WORK ORDER
Print, exactly as they appear in the listing below, the lines from the line with "logic w_in_hs, w_out_hs, w_mac, w_drain, w_ld;" to the line with "r_az <= r_a[1];", with both end lines kept.

BEGIN INPUT FOR THIS TASK

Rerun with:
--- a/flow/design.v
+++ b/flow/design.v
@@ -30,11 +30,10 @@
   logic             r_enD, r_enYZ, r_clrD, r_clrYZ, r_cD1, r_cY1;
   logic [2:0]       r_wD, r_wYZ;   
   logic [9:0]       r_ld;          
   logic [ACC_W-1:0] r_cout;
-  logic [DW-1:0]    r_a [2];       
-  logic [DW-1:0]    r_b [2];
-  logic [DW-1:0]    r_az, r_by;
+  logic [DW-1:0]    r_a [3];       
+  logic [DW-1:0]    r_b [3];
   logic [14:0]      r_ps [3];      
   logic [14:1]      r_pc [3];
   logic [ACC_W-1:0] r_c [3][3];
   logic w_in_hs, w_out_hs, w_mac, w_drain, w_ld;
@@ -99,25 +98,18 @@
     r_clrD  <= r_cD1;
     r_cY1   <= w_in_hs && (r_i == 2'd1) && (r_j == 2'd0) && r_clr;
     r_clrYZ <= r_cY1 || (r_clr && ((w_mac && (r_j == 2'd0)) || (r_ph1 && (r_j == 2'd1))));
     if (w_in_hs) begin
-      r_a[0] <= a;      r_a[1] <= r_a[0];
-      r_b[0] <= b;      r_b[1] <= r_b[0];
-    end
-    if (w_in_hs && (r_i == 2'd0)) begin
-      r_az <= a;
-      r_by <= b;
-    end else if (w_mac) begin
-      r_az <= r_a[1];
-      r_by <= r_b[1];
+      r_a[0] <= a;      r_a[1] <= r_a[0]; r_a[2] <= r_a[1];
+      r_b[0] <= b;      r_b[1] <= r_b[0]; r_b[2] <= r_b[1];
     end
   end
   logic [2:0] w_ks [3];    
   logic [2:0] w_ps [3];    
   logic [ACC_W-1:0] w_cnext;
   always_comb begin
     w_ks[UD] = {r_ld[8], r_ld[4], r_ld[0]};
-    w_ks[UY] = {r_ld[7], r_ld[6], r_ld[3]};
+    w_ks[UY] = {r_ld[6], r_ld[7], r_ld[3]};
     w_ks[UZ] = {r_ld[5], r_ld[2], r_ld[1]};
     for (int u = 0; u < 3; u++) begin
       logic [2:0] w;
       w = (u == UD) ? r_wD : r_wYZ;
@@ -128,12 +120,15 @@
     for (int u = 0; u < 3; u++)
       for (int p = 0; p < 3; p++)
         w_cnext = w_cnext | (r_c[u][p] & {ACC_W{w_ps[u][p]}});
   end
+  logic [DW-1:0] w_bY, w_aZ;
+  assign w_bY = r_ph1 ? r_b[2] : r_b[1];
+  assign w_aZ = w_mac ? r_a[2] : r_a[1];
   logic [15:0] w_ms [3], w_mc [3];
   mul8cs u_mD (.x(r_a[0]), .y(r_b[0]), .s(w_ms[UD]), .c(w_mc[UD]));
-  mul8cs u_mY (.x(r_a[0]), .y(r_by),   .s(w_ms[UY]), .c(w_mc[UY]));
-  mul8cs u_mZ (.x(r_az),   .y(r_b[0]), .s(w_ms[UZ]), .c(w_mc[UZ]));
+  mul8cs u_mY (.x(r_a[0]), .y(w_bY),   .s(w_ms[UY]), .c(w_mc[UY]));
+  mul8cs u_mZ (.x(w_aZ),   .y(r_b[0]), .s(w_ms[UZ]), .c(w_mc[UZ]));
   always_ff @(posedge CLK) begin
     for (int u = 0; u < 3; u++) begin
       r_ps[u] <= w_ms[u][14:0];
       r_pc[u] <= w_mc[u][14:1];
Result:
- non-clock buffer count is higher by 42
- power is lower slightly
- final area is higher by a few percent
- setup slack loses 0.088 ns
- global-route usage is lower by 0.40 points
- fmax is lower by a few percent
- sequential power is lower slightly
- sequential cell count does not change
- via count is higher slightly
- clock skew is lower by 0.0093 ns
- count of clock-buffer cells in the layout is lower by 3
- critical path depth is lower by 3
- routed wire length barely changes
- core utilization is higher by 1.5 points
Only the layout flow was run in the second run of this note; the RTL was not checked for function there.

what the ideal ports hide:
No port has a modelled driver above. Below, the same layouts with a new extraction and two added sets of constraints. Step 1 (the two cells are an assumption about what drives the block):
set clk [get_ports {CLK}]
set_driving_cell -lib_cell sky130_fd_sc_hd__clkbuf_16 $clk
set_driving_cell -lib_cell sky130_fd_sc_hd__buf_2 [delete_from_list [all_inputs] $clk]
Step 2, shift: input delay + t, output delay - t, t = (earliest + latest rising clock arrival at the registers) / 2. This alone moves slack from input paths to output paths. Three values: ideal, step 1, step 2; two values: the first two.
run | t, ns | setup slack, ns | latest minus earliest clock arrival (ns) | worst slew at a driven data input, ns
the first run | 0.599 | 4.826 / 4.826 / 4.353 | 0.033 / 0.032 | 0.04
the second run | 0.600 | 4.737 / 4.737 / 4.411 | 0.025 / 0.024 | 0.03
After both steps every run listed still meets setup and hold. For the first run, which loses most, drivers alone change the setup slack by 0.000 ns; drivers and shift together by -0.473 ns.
This is an optimization exercise on Yosys and OpenROAD, whose aim is small area and a short achievable clock period, not a production implementation. Function was checked by simulation only, so behaviour that the tests miss may differ from the original. Power is estimated from default activity; no workload was simulated.

// gmii_rx_top
module gmii_rx_top
(
        input  wire logic       i_clk,
        input  wire logic       i_rst_n,
        input  wire logic [7:0] i_rxd0,
        input  wire logic       i_rx_dv0,
        input  wire logic [7:0] i_rxd1,
        input  wire logic       i_rx_dv1,
        input  wire logic [18:0] i_timer,
        output logic            o_port,
        output logic            o_wr,
        output logic [8:0]      o_word,
        output logic [18:0]     o_ts,
        output logic            o_tail,
        output logic            o_underflow
);
        logic [1:0] dv;
        logic [7:0] rxd [2];
        assign dv     = {i_rx_dv1, i_rx_dv0};
        assign rxd[0] = i_rxd0;
        assign rxd[1] = i_rxd1;
        logic [1:0] bcnt [2];
        logic [7:0] hold [2];
        logic [1:0] wr;
        logic [1:0] wmark;
        logic [8:0] mem0 [64];
        logic [8:0] mem1 [64];
        logic [6:0] wptr [2];
        logic [6:0] rptr [2];
        logic [1:0] empty;
        logic [7:0] rlo [2];
        logic [7:0] rhi [2];
        logic [7:0] rlon [2];
        logic [1:0] rd;
        logic [1:0] st_idle, st_head, st_tran, st_disc;
        logic [1:0] dly [2];
        logic [1:0] vld;
        logic [1:0] rmark;
        logic [7:0] rdata;
        logic [1:0] req, grant;
        logic       mg_hold, cur, prio;
        logic       b_wr, b_head, b_tail, b_uflow;
        logic [7:0] b_data;
        logic [18:0] timer_d;
        genvar p;
        generate
                for (p = 0; p < 2; p++) begin : g_port
                        always_ff @(posedge i_clk or negedge i_rst_n) begin
                                if (!i_rst_n) begin
                                        bcnt[p] <= 2'd0;
                                end else if (!dv[p]) begin
                                        bcnt[p] <= 2'd0;
  ...
Settings: LEC_CHECK=0, CAP_MARGIN=20, CORE_MARGIN=2, CORE_UTILIZATION=45, CTS_CLUSTER_DIAMETER=100, CTS_CLUSTER_SIZE=24, SETUP_SLACK_MARGIN=2.0, SLEW_MARGIN=20; clock period 4.0 ns.
run.sh (not shown) runs the stock make flow with config.mk's settings and CLKGATE_MAP_FILE= SYNTH_SCRIPT=/design/flow/synth_recipe.tcl, a recipe that flattens the netlist after the stock synthesis.
The first run finished clean.
Next try:
--- a/flow/design.v
+++ b/flow/design.v
@@ -52,22 +52,21 @@
         assign rxd[0] = i_rxd0;
         assign rxd[1] = i_rxd1;
         logic [1:0] bcnt [2];
         logic [7:0] hold [2];
         logic [1:0] wr;
         logic [1:0] wmark;
         logic [8:0] mem0 [64];
         logic [8:0] mem1 [64];
-        logic [6:0] wptr [2];
-        logic [6:0] rptr [2];
+        logic [5:0] wptr [2];
+        logic [6:0] fill [2];
         logic [1:0] empty;
         logic [7:0] rlo [2];
         logic [7:0] rhi [2];
-        logic [7:0] rlon [2];
         logic [1:0] rd;
         logic [1:0] st_idle, st_head, st_tran, st_disc;
         logic [1:0] dly [2];
         logic [1:0] vld;
         logic [1:0] rmark;
         logic [7:0] rdata;
         logic [1:0] req, grant;
         logic       mg_hold, cur, prio;
@@ -87,31 +86,30 @@
                                 end
                         end
                         always_ff @(posedge i_clk) begin
                                 hold[p] <= rxd[p];
                         end
                         assign wr[p]    = bcnt[p][1] | (bcnt[p][0] & dv[p]);
                         assign wmark[p] = bcnt[p][0] | !dv[p];
                         logic eq_w, eq_r;
-                        assign eq_w = (7'(wptr[p] + 7'd1) == rptr[p]);
-                        assign eq_r = (wptr[p] == 7'(rptr[p] + 7'd1));
+                        assign eq_w = (fill[p] == 7'd127);
+                        assign eq_r = (fill[p] == 7'd1);
                         always_ff @(posedge i_clk or negedge i_rst_n) begin
                                 if (!i_rst_n) begin
                                         wptr[p]  <= '0;
-                                        rptr[p]  <= '0;
+                                        fill[p]  <= '0;
                                         empty[p] <= 1'b1;
                                         rlo[p]   <= 8'd1;
-                                        rlon[p]  <= 8'hfe;
                                         rhi[p]   <= 8'd1;
                                 end else begin
-                                        if (wr[p]) wptr[p] <= wptr[p] + 7'd1;
-                                        if (rd[p]) rptr[p] <= rptr[p] + 7'd1;
+                                        if (wr[p]) wptr[p] <= wptr[p] + 6'd1;
+                                        if (wr[p] && !rd[p]) fill[p] <= fill[p] + 7'd1;
+                                        else if (rd[p] && !wr[p]) fill[p] <= fill[p] - 7'd1;
                                         if (rd[p]) rlo[p] <= {rlo[p][6:0], rlo[p][7]};
-                                        if (rd[p]) rlon[p] <= {rlon[p][6:0], rlon[p][7]};
                                         if (rd[p] && rlo[p][7]) rhi[p] <= {rhi[p][6:0], rhi[p][7]};
                                         if (rd[p]) empty[p] <= !wr[p] && eq_r;
                                         else if (wr[p]) empty[p] <= eq_w;
                                 end
                         end
                         assign req[p] = st_idle[p] && !empty[p];
                         always_comb begin
                                 rd[p] = 1'b0;
@@ -162,30 +160,30 @@
                                                         st_idle[p] <= 1'b1;
                                                 end
                                         end
                                 end
                         end
                 end
         endgenerate
         always_ff @(posedge i_clk) begin
-                if (wr[0]) mem0[wptr[0][5:0]] <= {wmark[0], hold[0]};
-                if (wr[1]) mem1[wptr[1][5:0]] <= {wmark[1], hold[1]};
+                if (wr[0]) mem0[wptr[0]] <= {wmark[0], hold[0]};
+                if (wr[1]) mem1[wptr[1]] <= {wmark[1], hold[1]};
         end
         logic [8:0] grp0 [8];
         logic [8:0] grp1 [8];
         logic [8:0] rd_w0, rd_w1;
         logic [7:0] rd_d;
         always_comb begin
                 for (int h = 0; h < 8; h++) begin
                         grp0[h] = '0;
                         grp1[h] = '0;
                         for (int l = 0; l < 8; l++) begin
-                                grp0[h] = grp0[h] | (mem0[8*h+l] & {{4{!rlon[0][l]}}, {5{rlo[0][l]}}});
-                                grp1[h] = grp1[h] | (mem1[8*h+l] & {{4{!rlon[1][l]}}, {5{rlo[1][l]}}});
+                                grp0[h] = grp0[h] | (mem0[8*h+l] & {9{rlo[0][l]}});
+                                grp1[h] = grp1[h] | (mem1[8*h+l] & {9{rlo[1][l]}});
                         end
                 end
                 rd_w0 = '0;
                 rd_w1 = '0;
                 rd_d  = '0;
                 for (int h = 0; h < 8; h++) begin
                         rd_w0 = rd_w0 | (grp0[h] & {9{rhi[0][h]}});
                         rd_w1 = rd_w1 | (grp1[h] & {9{rhi[1][h]}});
Result: Combinational power went down by 13%. Setup slack gains 0.039 ns. Final cell count went down by 4.5%. Fmax went up by 1.7%. Power went down by 3.8%. Via count went down by 7.5%. Area after synthesis went down by 2.5%. Synthesized cell count went down by 6.0%. Die area went down by 2.5%.

-- separate check: timing with driven ports --
Ports are ideal in the flow. The routed layouts listed here were re-timed in OpenROAD. Step 1 sets driving cells, clkbuf_16 on the clock port and buf_2 on the other inputs (assumed; they add their load-dependent delay and slew). Step 2 times the ports against the registers' clock, not the clock port: input delays grow and output delays shrink by t, the midpoint of the rising clock arrivals with the driver on. Three values: ideal ports, drivers, drivers and shift; two values: the first two.
run	t, ns	setup slack, ns	worst register clock-pin slew, ns	worst data-port slew with drivers (ns)	pins driven straight from the clock port
the first run	0.730	1.629 / 1.629 / 1.397	0.10 / 0.10	0.06	1
the second run	0.752	1.668 / 1.668 / 1.329	0.10 / 0.10	0.05	1
After both steps every run listed still meets setup and hold. The setup slack of the second run, which loses most, moves by 0.000 ns with the drivers and by -0.339 ns with both steps.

END INPUT FOR THIS TASK

RESULT BELOW
   logic w_in_hs, w_out_hs, w_mac, w_drain, w_ld;
@@ -99,25 +98,18 @@
     r_clrD  <= r_cD1;
     r_cY1   <= w_in_hs && (r_i == 2'd1) && (r_j == 2'd0) && r_clr;
     r_clrYZ <= r_cY1 || (r_clr && ((w_mac && (r_j == 2'd0)) || (r_ph1 && (r_j == 2'd1))));
     if (w_in_hs) begin
-      r_a[0] <= a;      r_a[1] <= r_a[0];
-      r_b[0] <= b;      r_b[1] <= r_b[0];
-    end
-    if (w_in_hs && (r_i == 2'd0)) begin
-      r_az <= a;
-      r_by <= b;
-    end else if (w_mac) begin
-      r_az <= r_a[1];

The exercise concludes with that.